§ **Task directions**: Copy out again, unchanged, the listing below from the line that has "synth.distinct_cells 48 \" through the line that has "path_clk_slew_ns 0.09 \".

§ **Records provided**:
___
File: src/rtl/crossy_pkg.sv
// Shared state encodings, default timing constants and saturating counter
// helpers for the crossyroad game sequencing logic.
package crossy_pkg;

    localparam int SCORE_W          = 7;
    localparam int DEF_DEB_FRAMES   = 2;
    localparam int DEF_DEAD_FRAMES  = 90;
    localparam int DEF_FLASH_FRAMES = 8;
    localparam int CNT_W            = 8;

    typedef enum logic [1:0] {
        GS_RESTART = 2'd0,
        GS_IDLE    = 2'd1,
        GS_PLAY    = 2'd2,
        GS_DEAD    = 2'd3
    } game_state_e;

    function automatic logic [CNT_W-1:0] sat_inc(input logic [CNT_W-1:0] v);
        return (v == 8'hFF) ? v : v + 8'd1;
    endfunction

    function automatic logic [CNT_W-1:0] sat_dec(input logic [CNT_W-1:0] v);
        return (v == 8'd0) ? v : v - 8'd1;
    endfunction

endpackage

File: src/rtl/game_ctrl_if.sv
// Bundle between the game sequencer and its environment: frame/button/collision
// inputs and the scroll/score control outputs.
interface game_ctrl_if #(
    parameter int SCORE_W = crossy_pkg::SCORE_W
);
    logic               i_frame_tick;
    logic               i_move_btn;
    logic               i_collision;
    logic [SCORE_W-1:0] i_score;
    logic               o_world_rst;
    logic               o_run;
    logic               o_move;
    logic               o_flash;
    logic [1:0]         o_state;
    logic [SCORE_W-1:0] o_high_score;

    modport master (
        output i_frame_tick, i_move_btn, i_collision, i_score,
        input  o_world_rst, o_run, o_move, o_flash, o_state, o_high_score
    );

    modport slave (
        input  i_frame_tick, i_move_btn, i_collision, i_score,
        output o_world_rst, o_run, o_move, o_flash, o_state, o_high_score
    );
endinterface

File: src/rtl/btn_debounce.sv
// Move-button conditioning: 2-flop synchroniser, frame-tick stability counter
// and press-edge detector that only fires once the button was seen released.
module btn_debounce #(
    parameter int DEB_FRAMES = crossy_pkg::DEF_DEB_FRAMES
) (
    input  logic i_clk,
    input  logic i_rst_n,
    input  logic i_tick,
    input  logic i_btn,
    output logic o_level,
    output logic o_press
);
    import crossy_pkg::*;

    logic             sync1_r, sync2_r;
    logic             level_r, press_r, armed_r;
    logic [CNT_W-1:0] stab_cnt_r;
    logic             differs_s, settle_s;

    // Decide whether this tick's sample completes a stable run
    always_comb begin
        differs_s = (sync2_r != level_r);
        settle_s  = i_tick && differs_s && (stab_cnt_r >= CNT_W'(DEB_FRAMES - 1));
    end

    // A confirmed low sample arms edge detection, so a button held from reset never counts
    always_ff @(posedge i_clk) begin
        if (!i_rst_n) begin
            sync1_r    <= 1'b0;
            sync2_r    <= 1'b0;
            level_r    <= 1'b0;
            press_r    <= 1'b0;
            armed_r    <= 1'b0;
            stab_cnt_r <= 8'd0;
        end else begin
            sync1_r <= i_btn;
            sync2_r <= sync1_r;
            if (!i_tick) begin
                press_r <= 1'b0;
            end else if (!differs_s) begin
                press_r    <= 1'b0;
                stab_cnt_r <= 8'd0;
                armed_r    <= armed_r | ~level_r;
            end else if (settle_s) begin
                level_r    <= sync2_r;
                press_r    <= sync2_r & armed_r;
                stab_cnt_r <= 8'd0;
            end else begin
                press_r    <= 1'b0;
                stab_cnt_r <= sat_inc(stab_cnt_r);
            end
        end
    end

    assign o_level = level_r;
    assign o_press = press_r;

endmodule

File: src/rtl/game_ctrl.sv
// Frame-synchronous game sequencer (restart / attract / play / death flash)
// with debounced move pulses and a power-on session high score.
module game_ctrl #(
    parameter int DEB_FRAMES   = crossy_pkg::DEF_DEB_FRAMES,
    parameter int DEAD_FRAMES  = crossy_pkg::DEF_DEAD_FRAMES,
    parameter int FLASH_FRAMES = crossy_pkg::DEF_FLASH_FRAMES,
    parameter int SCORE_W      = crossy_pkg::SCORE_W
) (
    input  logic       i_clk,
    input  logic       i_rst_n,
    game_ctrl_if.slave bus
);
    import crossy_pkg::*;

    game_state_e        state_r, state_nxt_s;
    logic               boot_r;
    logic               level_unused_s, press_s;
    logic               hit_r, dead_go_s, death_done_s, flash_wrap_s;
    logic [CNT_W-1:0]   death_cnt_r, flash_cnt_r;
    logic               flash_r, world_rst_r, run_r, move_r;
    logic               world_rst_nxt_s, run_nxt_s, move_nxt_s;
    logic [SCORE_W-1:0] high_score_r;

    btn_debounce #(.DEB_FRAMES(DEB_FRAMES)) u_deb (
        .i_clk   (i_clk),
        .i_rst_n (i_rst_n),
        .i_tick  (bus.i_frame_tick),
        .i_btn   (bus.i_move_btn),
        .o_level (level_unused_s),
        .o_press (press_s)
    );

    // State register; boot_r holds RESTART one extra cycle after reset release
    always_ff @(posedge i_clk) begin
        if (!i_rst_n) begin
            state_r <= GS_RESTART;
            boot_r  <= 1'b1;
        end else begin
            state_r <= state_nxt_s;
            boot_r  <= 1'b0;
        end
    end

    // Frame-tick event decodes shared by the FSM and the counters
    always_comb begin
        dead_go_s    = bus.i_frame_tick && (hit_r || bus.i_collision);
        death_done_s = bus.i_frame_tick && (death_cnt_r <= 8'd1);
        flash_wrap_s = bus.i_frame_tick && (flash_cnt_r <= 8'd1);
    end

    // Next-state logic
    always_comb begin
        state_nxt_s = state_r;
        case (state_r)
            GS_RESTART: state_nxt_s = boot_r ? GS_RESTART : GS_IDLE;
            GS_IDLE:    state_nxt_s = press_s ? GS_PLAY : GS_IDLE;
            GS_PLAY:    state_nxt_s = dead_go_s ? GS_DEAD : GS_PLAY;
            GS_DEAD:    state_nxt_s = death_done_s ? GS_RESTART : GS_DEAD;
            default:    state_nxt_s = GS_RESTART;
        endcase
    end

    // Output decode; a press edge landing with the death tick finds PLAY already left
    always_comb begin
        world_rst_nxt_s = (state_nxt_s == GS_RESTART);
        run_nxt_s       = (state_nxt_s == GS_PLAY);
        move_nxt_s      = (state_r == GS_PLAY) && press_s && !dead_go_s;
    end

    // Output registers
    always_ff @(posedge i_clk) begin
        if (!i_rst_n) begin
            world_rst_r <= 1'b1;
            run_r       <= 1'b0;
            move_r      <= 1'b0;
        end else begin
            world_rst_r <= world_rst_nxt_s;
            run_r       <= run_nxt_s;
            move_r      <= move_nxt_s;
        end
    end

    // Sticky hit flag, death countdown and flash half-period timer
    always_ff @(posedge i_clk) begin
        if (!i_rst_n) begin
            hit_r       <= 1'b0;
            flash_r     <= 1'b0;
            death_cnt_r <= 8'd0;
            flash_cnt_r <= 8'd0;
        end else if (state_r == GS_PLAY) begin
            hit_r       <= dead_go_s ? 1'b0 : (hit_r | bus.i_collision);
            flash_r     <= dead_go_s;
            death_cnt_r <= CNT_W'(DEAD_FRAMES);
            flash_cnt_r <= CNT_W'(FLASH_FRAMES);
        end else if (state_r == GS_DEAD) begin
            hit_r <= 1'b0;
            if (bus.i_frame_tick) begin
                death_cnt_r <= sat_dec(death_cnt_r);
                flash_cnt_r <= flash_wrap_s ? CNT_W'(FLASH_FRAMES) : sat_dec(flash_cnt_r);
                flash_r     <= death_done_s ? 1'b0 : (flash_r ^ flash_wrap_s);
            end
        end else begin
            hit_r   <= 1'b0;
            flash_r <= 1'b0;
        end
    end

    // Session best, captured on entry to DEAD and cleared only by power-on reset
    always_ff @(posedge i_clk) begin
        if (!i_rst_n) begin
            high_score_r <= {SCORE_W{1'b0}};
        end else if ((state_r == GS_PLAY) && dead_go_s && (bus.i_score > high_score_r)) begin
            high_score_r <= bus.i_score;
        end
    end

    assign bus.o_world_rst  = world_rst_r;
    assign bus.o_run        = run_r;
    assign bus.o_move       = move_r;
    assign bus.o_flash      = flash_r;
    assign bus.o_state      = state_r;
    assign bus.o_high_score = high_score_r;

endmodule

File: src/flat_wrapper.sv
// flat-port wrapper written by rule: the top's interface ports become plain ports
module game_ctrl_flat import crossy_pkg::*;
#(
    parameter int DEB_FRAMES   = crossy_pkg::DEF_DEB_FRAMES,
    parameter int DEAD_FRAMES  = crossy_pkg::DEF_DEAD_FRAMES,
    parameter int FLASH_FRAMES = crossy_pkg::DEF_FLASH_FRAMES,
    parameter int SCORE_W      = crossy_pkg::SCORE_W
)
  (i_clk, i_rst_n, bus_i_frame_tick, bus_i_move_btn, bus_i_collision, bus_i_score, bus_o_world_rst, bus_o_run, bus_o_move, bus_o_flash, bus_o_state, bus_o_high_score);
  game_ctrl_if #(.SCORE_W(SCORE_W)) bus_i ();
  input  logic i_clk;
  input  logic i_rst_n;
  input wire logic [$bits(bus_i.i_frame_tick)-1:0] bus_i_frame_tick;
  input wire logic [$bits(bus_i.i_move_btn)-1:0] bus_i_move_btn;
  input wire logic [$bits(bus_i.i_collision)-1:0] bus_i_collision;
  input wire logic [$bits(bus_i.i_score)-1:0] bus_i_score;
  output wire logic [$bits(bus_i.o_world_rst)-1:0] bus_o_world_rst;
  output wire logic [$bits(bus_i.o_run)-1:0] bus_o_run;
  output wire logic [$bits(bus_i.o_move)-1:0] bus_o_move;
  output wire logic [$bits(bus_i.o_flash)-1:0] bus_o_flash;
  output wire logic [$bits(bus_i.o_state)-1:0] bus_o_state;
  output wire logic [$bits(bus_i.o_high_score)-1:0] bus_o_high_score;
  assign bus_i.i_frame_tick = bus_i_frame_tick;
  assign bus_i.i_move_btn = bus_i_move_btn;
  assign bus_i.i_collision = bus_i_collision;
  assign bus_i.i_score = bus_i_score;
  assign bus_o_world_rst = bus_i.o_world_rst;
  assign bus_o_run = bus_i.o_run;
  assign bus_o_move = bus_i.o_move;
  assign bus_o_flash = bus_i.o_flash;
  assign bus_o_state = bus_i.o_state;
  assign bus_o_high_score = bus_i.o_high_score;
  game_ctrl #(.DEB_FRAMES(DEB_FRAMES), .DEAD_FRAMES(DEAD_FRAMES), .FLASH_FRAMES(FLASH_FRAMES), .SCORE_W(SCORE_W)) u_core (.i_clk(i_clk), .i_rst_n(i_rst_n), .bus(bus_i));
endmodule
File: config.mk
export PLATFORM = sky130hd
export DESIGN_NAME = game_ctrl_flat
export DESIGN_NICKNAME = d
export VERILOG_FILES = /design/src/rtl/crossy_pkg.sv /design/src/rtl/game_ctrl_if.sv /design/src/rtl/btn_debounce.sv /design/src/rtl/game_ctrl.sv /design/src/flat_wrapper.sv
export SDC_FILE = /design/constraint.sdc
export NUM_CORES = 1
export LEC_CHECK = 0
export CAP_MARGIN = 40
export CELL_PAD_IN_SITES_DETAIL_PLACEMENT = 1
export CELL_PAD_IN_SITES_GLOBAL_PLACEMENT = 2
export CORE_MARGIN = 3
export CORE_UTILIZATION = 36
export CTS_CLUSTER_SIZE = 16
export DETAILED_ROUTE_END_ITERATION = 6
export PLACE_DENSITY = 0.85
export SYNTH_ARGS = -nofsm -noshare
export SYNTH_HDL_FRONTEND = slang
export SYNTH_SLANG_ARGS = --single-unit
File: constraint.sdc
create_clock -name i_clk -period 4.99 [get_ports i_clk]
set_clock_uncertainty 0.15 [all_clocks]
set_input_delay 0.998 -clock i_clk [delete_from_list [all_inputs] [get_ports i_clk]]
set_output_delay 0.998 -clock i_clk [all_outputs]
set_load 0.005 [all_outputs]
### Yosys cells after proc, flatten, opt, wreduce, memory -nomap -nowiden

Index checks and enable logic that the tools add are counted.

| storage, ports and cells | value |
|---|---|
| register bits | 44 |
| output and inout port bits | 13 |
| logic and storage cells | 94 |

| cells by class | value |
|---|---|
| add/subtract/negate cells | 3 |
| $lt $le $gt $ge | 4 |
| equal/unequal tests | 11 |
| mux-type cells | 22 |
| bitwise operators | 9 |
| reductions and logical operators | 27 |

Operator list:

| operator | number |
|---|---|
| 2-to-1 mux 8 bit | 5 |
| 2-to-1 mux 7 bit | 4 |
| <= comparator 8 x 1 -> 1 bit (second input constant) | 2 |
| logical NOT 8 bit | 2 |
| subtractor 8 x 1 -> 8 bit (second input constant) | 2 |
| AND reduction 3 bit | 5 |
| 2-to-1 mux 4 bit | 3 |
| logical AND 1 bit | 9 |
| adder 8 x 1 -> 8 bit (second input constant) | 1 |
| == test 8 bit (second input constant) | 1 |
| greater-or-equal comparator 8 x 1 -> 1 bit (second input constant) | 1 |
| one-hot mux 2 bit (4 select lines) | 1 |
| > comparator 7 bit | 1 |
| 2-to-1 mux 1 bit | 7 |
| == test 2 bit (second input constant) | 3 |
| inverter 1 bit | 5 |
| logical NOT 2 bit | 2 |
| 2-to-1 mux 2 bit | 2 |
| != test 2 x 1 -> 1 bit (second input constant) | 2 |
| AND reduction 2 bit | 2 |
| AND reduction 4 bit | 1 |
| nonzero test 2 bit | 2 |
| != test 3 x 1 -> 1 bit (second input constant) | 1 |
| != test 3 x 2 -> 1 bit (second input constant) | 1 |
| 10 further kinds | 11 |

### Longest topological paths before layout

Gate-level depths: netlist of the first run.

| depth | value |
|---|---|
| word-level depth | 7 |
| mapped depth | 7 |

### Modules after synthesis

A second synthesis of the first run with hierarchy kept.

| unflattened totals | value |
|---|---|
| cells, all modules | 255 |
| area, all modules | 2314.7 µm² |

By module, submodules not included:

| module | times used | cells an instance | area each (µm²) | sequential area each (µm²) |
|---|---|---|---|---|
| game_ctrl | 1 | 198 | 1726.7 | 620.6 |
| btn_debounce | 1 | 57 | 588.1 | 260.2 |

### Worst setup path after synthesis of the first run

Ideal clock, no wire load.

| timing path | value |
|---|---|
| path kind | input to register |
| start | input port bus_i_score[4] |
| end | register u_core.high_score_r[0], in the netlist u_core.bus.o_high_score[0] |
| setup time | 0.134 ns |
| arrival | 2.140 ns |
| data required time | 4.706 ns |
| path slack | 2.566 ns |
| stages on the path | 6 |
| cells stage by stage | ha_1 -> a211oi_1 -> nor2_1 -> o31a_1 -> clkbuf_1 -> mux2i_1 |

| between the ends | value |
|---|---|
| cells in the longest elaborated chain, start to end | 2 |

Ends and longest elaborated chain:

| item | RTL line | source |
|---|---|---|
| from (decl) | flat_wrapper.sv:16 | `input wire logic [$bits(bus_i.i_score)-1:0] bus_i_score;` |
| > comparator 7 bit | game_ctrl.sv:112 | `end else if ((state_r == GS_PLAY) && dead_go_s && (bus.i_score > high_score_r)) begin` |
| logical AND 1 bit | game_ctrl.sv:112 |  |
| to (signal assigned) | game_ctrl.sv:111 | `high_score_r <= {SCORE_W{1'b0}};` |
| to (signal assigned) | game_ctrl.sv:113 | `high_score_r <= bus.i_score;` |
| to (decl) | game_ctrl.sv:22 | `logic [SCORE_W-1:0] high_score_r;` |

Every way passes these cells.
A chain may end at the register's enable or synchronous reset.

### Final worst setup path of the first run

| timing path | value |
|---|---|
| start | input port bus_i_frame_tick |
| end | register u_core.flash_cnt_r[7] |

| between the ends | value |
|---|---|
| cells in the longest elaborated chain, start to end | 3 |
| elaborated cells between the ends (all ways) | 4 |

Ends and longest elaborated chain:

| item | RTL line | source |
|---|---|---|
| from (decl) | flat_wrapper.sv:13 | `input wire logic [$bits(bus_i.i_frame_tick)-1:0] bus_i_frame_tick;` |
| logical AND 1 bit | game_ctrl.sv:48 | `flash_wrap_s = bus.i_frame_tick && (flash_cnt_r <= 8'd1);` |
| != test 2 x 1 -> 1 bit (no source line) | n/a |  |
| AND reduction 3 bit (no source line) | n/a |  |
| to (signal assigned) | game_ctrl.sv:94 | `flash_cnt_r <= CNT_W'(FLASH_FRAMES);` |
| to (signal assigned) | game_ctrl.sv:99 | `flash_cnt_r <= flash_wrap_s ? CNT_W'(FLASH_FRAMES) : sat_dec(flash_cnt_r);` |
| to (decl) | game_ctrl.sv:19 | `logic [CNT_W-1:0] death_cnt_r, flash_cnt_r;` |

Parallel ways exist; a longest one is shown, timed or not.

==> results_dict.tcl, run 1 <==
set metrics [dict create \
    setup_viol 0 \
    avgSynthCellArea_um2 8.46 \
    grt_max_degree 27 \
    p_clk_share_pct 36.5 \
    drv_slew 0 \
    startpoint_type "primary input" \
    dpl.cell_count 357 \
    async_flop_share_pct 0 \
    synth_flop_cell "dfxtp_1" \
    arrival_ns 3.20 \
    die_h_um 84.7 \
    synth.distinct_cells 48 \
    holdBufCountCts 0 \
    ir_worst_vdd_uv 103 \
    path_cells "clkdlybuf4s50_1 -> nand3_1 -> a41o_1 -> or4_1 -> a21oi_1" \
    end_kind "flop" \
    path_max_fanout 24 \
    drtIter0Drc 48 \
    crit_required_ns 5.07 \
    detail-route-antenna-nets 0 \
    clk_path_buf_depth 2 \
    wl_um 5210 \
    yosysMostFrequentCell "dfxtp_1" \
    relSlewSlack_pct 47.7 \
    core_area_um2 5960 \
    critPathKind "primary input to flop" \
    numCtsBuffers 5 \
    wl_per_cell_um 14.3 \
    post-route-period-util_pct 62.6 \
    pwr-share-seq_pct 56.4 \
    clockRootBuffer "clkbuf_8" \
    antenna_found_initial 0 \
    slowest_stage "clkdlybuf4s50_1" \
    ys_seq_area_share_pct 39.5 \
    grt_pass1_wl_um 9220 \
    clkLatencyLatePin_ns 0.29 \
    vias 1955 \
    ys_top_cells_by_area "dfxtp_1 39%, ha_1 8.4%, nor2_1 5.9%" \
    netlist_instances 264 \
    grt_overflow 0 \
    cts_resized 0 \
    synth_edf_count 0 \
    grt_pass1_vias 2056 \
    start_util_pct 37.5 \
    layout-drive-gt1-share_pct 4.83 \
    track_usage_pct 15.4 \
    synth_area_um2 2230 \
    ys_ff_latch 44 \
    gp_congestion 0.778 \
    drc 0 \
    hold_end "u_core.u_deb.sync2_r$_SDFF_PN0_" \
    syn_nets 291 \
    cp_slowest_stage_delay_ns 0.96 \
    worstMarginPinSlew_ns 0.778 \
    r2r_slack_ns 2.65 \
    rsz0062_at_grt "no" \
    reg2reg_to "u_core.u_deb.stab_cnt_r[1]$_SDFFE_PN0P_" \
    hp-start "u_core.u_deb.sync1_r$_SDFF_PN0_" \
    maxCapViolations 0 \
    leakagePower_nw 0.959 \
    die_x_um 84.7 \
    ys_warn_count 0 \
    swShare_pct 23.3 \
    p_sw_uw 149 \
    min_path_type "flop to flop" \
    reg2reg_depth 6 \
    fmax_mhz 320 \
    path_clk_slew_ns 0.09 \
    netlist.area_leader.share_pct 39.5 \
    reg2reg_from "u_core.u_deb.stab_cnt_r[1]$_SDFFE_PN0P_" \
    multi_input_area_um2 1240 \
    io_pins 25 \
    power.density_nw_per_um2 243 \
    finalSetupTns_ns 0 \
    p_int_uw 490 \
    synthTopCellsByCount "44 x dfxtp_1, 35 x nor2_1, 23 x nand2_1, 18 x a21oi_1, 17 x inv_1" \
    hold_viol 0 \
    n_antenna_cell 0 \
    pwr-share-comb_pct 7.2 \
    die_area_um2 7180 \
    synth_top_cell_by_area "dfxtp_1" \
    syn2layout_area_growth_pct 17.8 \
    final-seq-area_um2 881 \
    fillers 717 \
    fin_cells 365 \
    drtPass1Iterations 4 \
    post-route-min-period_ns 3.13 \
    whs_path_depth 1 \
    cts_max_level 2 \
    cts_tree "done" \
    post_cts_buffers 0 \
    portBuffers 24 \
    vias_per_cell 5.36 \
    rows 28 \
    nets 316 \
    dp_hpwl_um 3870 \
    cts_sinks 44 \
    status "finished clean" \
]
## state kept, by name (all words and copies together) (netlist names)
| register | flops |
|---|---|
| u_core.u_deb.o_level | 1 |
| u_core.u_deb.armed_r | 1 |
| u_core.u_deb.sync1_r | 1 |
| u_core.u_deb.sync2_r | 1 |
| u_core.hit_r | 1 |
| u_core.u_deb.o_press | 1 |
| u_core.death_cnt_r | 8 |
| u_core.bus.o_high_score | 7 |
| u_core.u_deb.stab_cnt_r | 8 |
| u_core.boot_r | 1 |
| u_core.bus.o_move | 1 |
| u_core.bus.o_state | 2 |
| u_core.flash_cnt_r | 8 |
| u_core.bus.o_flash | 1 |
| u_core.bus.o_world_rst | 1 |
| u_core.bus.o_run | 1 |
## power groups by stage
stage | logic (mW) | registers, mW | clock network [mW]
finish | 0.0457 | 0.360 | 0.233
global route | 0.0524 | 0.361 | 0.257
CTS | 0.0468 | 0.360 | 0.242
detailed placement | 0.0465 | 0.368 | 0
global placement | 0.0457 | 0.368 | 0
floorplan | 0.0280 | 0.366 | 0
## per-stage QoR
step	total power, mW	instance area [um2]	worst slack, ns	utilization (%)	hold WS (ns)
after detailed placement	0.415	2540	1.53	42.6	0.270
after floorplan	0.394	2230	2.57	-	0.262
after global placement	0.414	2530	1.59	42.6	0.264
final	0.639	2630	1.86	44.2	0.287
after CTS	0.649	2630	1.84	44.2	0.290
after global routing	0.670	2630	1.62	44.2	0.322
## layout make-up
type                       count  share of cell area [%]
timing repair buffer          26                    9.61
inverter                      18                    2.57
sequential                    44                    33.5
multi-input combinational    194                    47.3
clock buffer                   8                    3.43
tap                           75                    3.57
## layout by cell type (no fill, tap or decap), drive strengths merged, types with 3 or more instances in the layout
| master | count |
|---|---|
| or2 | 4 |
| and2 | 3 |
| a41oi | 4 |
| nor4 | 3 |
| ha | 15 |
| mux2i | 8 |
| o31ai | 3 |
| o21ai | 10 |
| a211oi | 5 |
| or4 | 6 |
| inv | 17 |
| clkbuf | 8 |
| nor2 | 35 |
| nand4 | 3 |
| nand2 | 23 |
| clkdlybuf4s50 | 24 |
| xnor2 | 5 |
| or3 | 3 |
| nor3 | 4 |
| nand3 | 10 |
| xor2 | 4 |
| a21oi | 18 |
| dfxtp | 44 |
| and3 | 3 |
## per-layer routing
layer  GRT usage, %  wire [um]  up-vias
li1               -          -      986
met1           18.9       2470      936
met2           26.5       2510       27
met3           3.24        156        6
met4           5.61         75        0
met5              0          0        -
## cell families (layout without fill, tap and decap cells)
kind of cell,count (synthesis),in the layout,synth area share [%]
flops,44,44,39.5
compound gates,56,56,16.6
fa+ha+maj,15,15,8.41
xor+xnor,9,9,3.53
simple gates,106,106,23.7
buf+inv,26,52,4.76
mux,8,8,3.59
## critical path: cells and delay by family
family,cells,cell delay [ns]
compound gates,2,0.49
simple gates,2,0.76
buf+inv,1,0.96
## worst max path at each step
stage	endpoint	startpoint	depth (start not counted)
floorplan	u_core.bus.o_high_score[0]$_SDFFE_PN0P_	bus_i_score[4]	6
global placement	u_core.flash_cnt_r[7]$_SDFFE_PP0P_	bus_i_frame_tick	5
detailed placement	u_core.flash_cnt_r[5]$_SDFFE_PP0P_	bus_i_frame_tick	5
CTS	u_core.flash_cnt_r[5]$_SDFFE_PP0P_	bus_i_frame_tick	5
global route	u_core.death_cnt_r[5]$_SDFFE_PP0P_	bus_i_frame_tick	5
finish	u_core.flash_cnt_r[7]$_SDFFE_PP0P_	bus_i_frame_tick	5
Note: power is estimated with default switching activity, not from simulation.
___
§ **Expected answer**:
    synth.distinct_cells 48 \
    holdBufCountCts 0 \
    ir_worst_vdd_uv 103 \
    path_cells "clkdlybuf4s50_1 -> nand3_1 -> a41o_1 -> or4_1 -> a21oi_1" \
    end_kind "flop" \
    path_max_fanout 24 \
    drtIter0Drc 48 \
    crit_required_ns 5.07 \
    detail-route-antenna-nets 0 \
    clk_path_buf_depth 2 \
    wl_um 5210 \
    yosysMostFrequentCell "dfxtp_1" \
    relSlewSlack_pct 47.7 \
    core_area_um2 5960 \
    critPathKind "primary input to flop" \
    numCtsBuffers 5 \
    wl_per_cell_um 14.3 \
    post-route-period-util_pct 62.6 \
    pwr-share-seq_pct 56.4 \
    clockRootBuffer "clkbuf_8" \
    antenna_found_initial 0 \
    slowest_stage "clkdlybuf4s50_1" \
    ys_seq_area_share_pct 39.5 \
    grt_pass1_wl_um 9220 \
    clkLatencyLatePin_ns 0.29 \
    vias 1955 \
    ys_top_cells_by_area "dfxtp_1 39%, ha_1 8.4%, nor2_1 5.9%" \
    netlist_instances 264 \
    grt_overflow 0 \
    cts_resized 0 \
    synth_edf_count 0 \
    grt_pass1_vias 2056 \
    start_util_pct 37.5 \
    layout-drive-gt1-share_pct 4.83 \
    track_usage_pct 15.4 \
    synth_area_um2 2230 \
    ys_ff_latch 44 \
    gp_congestion 0.778 \
    drc 0 \
    hold_end "u_core.u_deb.sync2_r$_SDFF_PN0_" \
    syn_nets 291 \
    cp_slowest_stage_delay_ns 0.96 \
    worstMarginPinSlew_ns 0.778 \
    r2r_slack_ns 2.65 \
    rsz0062_at_grt "no" \
    reg2reg_to "u_core.u_deb.stab_cnt_r[1]$_SDFFE_PN0P_" \
    hp-start "u_core.u_deb.sync1_r$_SDFF_PN0_" \
    maxCapViolations 0 \
    leakagePower_nw 0.959 \
    die_x_um 84.7 \
    ys_warn_count 0 \
    swShare_pct 23.3 \
    p_sw_uw 149 \
    min_path_type "flop to flop" \
    reg2reg_depth 6 \
    fmax_mhz 320 \
    path_clk_slew_ns 0.09 \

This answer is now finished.